Relative to the number of predictors you're considering, what you have is a very small sample, not one of "moderate size." An adequately sized dataset for logistic regression is typically on the order of 10-20 cases in the smaller class per predictor, unless there is penalization. With about 10 predictors and 15-20 cases per group you only have about 10% of that. So it's not surprising that you found perfect separation and had to move to the penalized Firth approach just to get coefficients at all.
One way to get around the problem would be to use your knowledge of the subject matter to combine the various similar datasets noted in your comment. If the samples are from the same population but some datasets are missing certain predictors present in other datasets, you could consider multiple imputation as a way to combine all the information you have.
Automated methods for model selection have many problems.
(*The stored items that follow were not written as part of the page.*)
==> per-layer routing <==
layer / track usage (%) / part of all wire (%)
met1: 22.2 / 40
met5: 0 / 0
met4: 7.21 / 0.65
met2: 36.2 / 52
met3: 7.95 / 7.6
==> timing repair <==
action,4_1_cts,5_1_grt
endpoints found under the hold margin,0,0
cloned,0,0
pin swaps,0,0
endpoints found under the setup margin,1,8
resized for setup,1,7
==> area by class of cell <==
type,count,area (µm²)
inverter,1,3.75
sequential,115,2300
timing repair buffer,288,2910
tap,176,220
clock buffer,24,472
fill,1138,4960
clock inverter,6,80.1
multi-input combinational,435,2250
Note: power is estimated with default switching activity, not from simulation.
`src/rtl/dec_pkg.sv`:
```
// Shared widths and the elaboration-time range check for the 4x16 decoder.
package dec_pkg;

    localparam int SEL_W     = 4;
    localparam int OUT_W     = 16;
    localparam int SUB_SEL_W = 3;
    localparam int SUB_OUT_W = 8;

    function automatic bit fault_line_ok(input int line);
        return (line >= 0) && (line < OUT_W);
    endfunction

endpackage

```
`src/rtl/dec_3x8.sv`:
```
// Combinational 3-to-8 one-hot decoder with enable; disabled output is all zeros.
module dec_3x8
    import dec_pkg::*;
(
    input  logic                 en,
    input  logic [SUB_SEL_W-1:0] sel,
    output logic [SUB_OUT_W-1:0] y
);

    always_comb begin
        y = '0;
        if (en) begin
            y = SUB_OUT_W'(1) << sel;
        end
    end

endmodule

```
`src/rtl/dec4x16_d_fault0.sv`:
```
// Registered 4-to-16 decoder with a selectable stuck-at-0 output line.
module dec4x16_d_fault0
    import dec_pkg::*;
#(
    parameter int FAULT_LINE = 0
) (
    input  logic             clk,
    input  logic             rst_n,
    input  logic             X,
    input  logic             Y,
    input  logic             Z,
    input  logic             W,
    input  logic             fault_en,
    output logic [OUT_W-1:0] D,
    output logic             fault_hit
);

    if (!fault_line_ok(FAULT_LINE)) begin : g_bad_fault_line
        $error("dec4x16_d_fault0: FAULT_LINE %0d outside 0..%0d", FAULT_LINE, OUT_W - 1);
    end

    localparam logic [SEL_W-1:0] FAULT_IDX  = SEL_W'(FAULT_LINE);
    localparam logic [OUT_W-1:0] FAULT_MASK = OUT_W'(1) << FAULT_IDX;

    logic [SEL_W-1:0]     sel;
    logic                 en_lo;
    logic                 en_hi;
    logic [SUB_OUT_W-1:0] y_lo;
    logic [SUB_OUT_W-1:0] y_hi;
    logic [OUT_W-1:0]     d_d;
    logic [OUT_W-1:0]     d_q;
    logic                 fault_hit_d;
    logic                 fault_hit_q;

    assign sel   = {X, Y, Z, W};
    assign en_lo = ~X;
    assign en_hi = X;

    dec_3x8 u_dec_lo (
        .en  (en_lo),
        .sel (sel[SUB_SEL_W-1:0]),
        .y   (y_lo)
    );

    dec_3x8 u_dec_hi (
        .en  (en_hi),
        .sel (sel[SUB_SEL_W-1:0]),
        .y   (y_hi)
    );

    // The mask only ever clears FAULT_LINE, so a hit is exactly "selected line is the dead one".
    always_comb begin
        d_d         = {y_hi, y_lo};
        fault_hit_d = 1'b0;
        if (fault_en) begin
            d_d         = d_d & ~FAULT_MASK;
            fault_hit_d = (sel == FAULT_IDX);
        end
    end

    always_ff @(posedge clk or negedge rst_n) begin
        if (!rst_n) begin
            d_q         <= '0;
            fault_hit_q <= 1'b0;
        end else begin
            d_q         <= d_d;
            fault_hit_q <= fault_hit_d;
        end
    end

    assign D         = d_q;
    assign fault_hit = fault_hit_q;

endmodule

```
File: src/rtl/fetch_unit.sv
// Instruction-fetch control: drives the PC's next-address/hold inputs and owns the IF/ID register.
// Optional performance counters are enabled with FETCH_PERF_CNT_EN.
module fetch_unit #(
    parameter logic [31:0] RESET_VECTOR = 32'h0000_0000,
    parameter logic [31:0] NOP_INSTR    = 32'h0000_0000
) (
    input  logic        clk,
    input  logic        reset,
    input  logic [31:0] pc_address,
    input  logic [31:0] instr_in,
    input  logic        stall,
    input  logic        branch_taken,
    input  logic [31:0] branch_target,
    input  logic        jump,
    input  logic [31:0] jump_target,
    output logic [31:0] pc_next,
    output logic        pc_hold,
    output logic [31:0] if_id_instr,
    output logic [31:0] if_id_pc4,
    output logic        if_id_valid
`ifdef FETCH_PERF_CNT_EN
    ,
    output logic [31:0] perf_fetched,
    output logic [31:0] perf_stall_cycles,
    output logic [31:0] perf_flushes
`endif
);

    typedef enum logic {BOOT, RUN} state_t;

    state_t      state_q, state_d;
    logic [31:0] instr_q, instr_d;
    logic [31:0] pc4_q, pc4_d;
    logic        valid_q, valid_d;

    logic [31:0] pc_plus4;
    logic        run;
    logic        redirect;
    logic        stall_run;
    logic        normal;

    assign pc_plus4  = pc_address + 32'd4;
    assign run       = (state_q == RUN);
    assign redirect  = run && (branch_taken || jump);
    assign stall_run = run && !redirect && stall;
    assign normal    = run && !redirect && !stall;

    always_comb begin
        state_d = state_q;
        instr_d = instr_q;
        pc4_d   = pc4_q;
        valid_d = valid_q;
        pc_next = pc_plus4;
        pc_hold = 1'b0;
        case (state_q)
            BOOT: begin
                // Inputs from ID/hazard logic are meaningless until the first fetch.
                pc_next = RESET_VECTOR;
                state_d = RUN;
            end
            RUN: begin
                if (redirect) begin
                    pc_next = branch_taken ? branch_target : jump_target;
                    instr_d = NOP_INSTR;
                    pc4_d   = 32'd0;
                    valid_d = 1'b0;
                end else if (stall) begin
                    pc_hold = 1'b1;
                end else begin
                    instr_d = instr_in;
                    pc4_d   = pc_plus4;
                    valid_d = 1'b1;
                end
            end
            default: state_d = BOOT;
        endcase
    end

    always_ff @(posedge clk or posedge reset) begin
        if (reset) begin
            state_q <= BOOT;
            instr_q <= NOP_INSTR;
            pc4_q   <= 32'd0;
            valid_q <= 1'b0;
        end else begin
            state_q <= state_d;
            instr_q <= instr_d;
            pc4_q   <= pc4_d;
            valid_q <= valid_d;
        end
    end

    assign if_id_instr = instr_q;
    assign if_id_pc4   = pc4_q;
    assign if_id_valid = valid_q;

`ifdef FETCH_PERF_CNT_EN
    logic [31:0] fetched_q, stalls_q, flushes_q;

    // Counters saturate rather than wrap so long runs never report small numbers.
    always_ff @(posedge clk or posedge reset) begin
        if (reset) begin
            fetched_q <= 32'd0;
            stalls_q  <= 32'd0;
            flushes_q <= 32'd0;
        end else begin
            if (normal && fetched_q != 32'hFFFF_FFFF)
                fetched_q <= fetched_q + 32'd1;
            if (stall_run && stalls_q != 32'hFFFF_FFFF)
                stalls_q <= stalls_q + 32'd1;
            if (redirect && flushes_q != 32'hFFFF_FFFF)
                flushes_q <= flushes_q + 32'd1;
        end
    end

    assign perf_fetched      = fetched_q;
    assign perf_stall_cycles = stalls_q;
    assign perf_flushes      = flushes_q;
`else
    logic unused_run_flags;
    assign unused_run_flags = stall_run ^ normal;
`endif

endmodule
Best-subset selection, even with cross-validation to minimize overfitting (as provided by the bestglm
package that you linked), will depend heavily on the particular data sample at hand. With typical data sets containing correlated predictors, you will find that the identities of the "best subset" members will change from fold to fold of CV, or among models fit to bootstrap samples of the data. So there won't be a single "best model"; the best you can do is show that the modeling process provides a result that is reasonably likely to meet your requirements.
So the answer depends on the requirements you have for doing this modeling. If you are interested just in prediction you could consider the different type of penalization provided by ridge regression instead of the Firth approach. Unlike the form of penalty provided by the Firth approach, the magnitude of the ridge penalty can be chosen by cross-validation to minimize deviance. That keeps all the predictors in the model but with penalized coefficients to minimize overfitting.
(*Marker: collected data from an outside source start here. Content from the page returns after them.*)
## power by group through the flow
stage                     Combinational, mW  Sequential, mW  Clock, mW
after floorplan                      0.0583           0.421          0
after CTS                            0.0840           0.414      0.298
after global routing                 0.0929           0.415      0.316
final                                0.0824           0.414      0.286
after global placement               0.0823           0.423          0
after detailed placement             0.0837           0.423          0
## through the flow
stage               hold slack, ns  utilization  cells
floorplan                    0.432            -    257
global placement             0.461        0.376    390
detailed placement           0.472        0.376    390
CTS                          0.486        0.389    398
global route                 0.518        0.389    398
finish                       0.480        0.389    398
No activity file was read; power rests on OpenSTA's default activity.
`src/rtl/tri_mon_pkg.sv`:
```
// Shared encodings for the trapezoid/triangle stream monitor:
// FSM state codes and the 2-bit sample-step classes.
package tri_mon_pkg;

  typedef enum logic [2:0] {
    ST_SYNC = 3'd0,
    ST_RISE = 3'd1,
    ST_TOP  = 3'd2,
    ST_FALL = 3'd3,
    ST_BOT  = 3'd4
  } state_t;

  typedef enum logic [1:0] {
    CL_UP   = 2'd0,
    CL_FLAT = 2'd1,
    CL_DN   = 2'd2,
    CL_JUMP = 2'd3
  } slope_t;

endpackage

```
`src/rtl/tri_slope_cls.sv`:
```
// Step classifier: keeps the previous sample and classifies the step to the
// current sample as +1, 0, -1 or anything else. The difference is taken one
// bit wider than the sample so that 511->0 and 0->511 land in JUMP.
module tri_slope_cls
  import tri_mon_pkg::*;
#(
  parameter int DW = 9
) (
  input  logic          clk,
  input  logic          res,
  input  logic [DW-1:0] i_d,
  output slope_t        o_cls
);

  logic [DW-1:0] r_prev;
  logic [DW:0]   w_diff;

  // Previous-sample register, cleared by the asynchronous reset.
  always_ff @(posedge clk or negedge res) begin
    // NOTE: sequential state uses non-blocking assignments so every register
    // samples the pre-edge values of the others.
    if (!res) r_prev <= '0;
    else      r_prev <= i_d;
  end

  assign w_diff = {1'b0, i_d} - {1'b0, r_prev};

  // Map the widened difference onto the four step classes.
  always_comb begin
    // NOTE: default first so no path leaves o_cls unassigned (no latch).
    o_cls = CL_JUMP;
    if (w_diff == (DW+1)'(1))       o_cls = CL_UP;
    else if (w_diff == '0)          o_cls = CL_FLAT;
    else if (w_diff == '1)          o_cls = CL_DN;
  end

endmodule

```
`src/rtl/tri_mon.sv`:
```
// Receive-side monitor for a trapezoid/triangle sample stream. Locks on the
// first rising step, walks RISE -> TOP -> FALL -> BOT, measures the flat
// dwell lengths and the rise-to-rise period, and flags illegal steps.
module tri_mon
  import tri_mon_pkg::*;
#(
  parameter int DW = 9,
  parameter int CW = 12,
  parameter int EW = 8
) (
  input  logic          clk,
  input  logic          res,
  input  logic [DW-1:0] d_in,
  output logic          locked,
  output logic          done,
  output logic [DW-1:0] peak,
  output logic [CW-1:0] top_len,
  output logic [CW-1:0] bot_len,
  output logic [CW-1:0] period,
  output logic          err,
  output logic [EW-1:0] err_cnt
);

  slope_t        w_cls;
  state_t        r_state, w_state_nxt;

  logic          w_start;   // (re)start of a period: per_cnt reloads to 1
  logic          w_pk_ld;   // capture current sample as running peak
  logic          w_t_ld, w_t_inc;
  logic          w_b_ld, w_b_inc;
  logic          w_done, w_err;

  logic [DW-1:0] r_pk;
  logic [CW-1:0] r_t_cnt, r_b_cnt, r_per_cnt;
  logic          r_done, r_err;
  logic [EW-1:0] r_err_cnt;
  logic [DW-1:0] r_peak;
  logic [CW-1:0] r_top_len, r_bot_len, r_period;

  function automatic logic [CW-1:0] sat_inc(input logic [CW-1:0] v);
    return (v == '1) ? v : v + CW'(1);
  endfunction

  tri_slope_cls #(.DW(DW)) u_cls (
    .clk   (clk),
    .res   (res),
    .i_d   (d_in),
    .o_cls (w_cls)
  );

  // State register.
  always_ff @(posedge clk or negedge res) begin
    if (!res) r_state <= ST_SYNC;
    else      r_state <= w_state_nxt;
  end

  // Next-state and datapath strobes from the current state and step class.
  always_comb begin
    w_state_nxt = r_state;
    w_start     = 1'b0;
    w_pk_ld     = 1'b0;
    w_t_ld      = 1'b0;
    w_t_inc     = 1'b0;
    w_b_ld      = 1'b0;
    w_b_inc     = 1'b0;
    w_done      = 1'b0;
    w_err       = 1'b0;
    case (r_state)
      ST_SYNC: begin
        // Illegal steps are ignored while hunting for the first rise.
        if (w_cls == CL_UP) begin
          w_state_nxt = ST_RISE;
          w_start     = 1'b1;
          w_pk_ld     = 1'b1;
        end
      end
      ST_RISE: begin
        case (w_cls)
          CL_UP:   w_pk_ld = 1'b1;
          CL_FLAT: begin
            w_state_nxt = ST_TOP;
            w_t_ld      = 1'b1;
          end
          // A fall straight out of the rise (no flat top) is illegal too.
          default: begin
            w_state_nxt = ST_SYNC;
            w_err       = 1'b1;
          end
        endcase
      end
      ST_TOP: begin
        case (w_cls)
          CL_FLAT: w_t_inc     = 1'b1;
          CL_DN:   w_state_nxt = ST_FALL;
          default: begin
            w_state_nxt = ST_SYNC;
            w_err       = 1'b1;
          end
        endcase
      end
      ST_FALL: begin
        case (w_cls)
          CL_DN:   ;
          CL_FLAT: begin
            w_state_nxt = ST_BOT;
            w_b_ld      = 1'b1;
          end
          default: begin
            w_state_nxt = ST_SYNC;
            w_err       = 1'b1;
          end
        endcase
      end
      ST_BOT: begin
        case (w_cls)
          CL_FLAT: w_b_inc = 1'b1;
          CL_UP: begin
            w_state_nxt = ST_RISE;
            w_start     = 1'b1;
            w_pk_ld     = 1'b1;
            w_done      = 1'b1;
          end
          default: begin
            w_state_nxt = ST_SYNC;
            w_err       = 1'b1;
          end
        endcase
      end
      default: w_state_nxt = ST_SYNC;
    endcase
  end

  // Running peak and saturating dwell/period counters for the current period.
  always_ff @(posedge clk or negedge res) begin
    if (!res) begin
      r_pk      <= '0;
      r_t_cnt   <= '0;
      r_b_cnt   <= '0;
      r_per_cnt <= '0;
    end else begin
      if (w_pk_ld) r_pk <= d_in;

      // The flat segment is first seen on its second sample, hence load 2.
      if (w_t_ld)       r_t_cnt <= CW'(2);
      else if (w_t_inc) r_t_cnt <= sat_inc(r_t_cnt);

      if (w_b_ld)       r_b_cnt <= CW'(2);
      else if (w_b_inc) r_b_cnt <= sat_inc(r_b_cnt);

      // An error discards the partial period.
      if (w_start)                  r_per_cnt <= CW'(1);
      else if (w_err)               r_per_cnt <= '0;
      else if (r_state != ST_SYNC)  r_per_cnt <= sat_inc(r_per_cnt);
    end
  end

  // Registered pulses, saturating error count and the held result registers.
  always_ff @(posedge clk or negedge res) begin
    if (!res) begin
      r_done    <= 1'b0;
      r_err     <= 1'b0;
      r_err_cnt <= '0;
      r_peak    <= '0;
      r_top_len <= '0;
      r_bot_len <= '0;
      r_period  <= '0;
    end else begin
      r_done <= w_done;
      r_err  <= w_err;
      if (w_err && (r_err_cnt != '1)) r_err_cnt <= r_err_cnt + EW'(1);
      if (w_done) begin
        r_peak    <= r_pk;
        r_top_len <= r_t_cnt;
        r_bot_len <= r_b_cnt;
        r_period  <= r_per_cnt;
      end
    end
  end

  assign locked  = (r_state != ST_SYNC);
  assign done    = r_done;
  assign err     = r_err;
  assign err_cnt = r_err_cnt;
  assign peak    = r_peak;
  assign top_len = r_top_len;
  assign bot_len = r_bot_len;
  assign period  = r_period;

endmodule

```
If you need to cut down on the number of predictors for some reason, LASSO might work, returning just a few predictors, but I suspect that with these small datasets you will come up against perfect separation again. Even if it works, as with best-subset you will have to recognize LASSO's arbitrary selection from among the predictor set. Backward stepwise selection is not necessarily a bad way to go. It's probably the least objectionable of the stepwise approaches, and I know professional statisticians who use it regularly. Again, recognize that the particular subset retained might be very sample-dependent.
Whichever approach you choose, do try to estimate the quality of your modeling process by repeating all the steps (including the predictor selection algorithm) on multiple bootstrap samples of the data and test their performance on the full original data set. Even though there will be differences among bootstraps in terms of the particular predictors maintained by predictor-selection models, you can at least document that the model-development process is reasonably effective.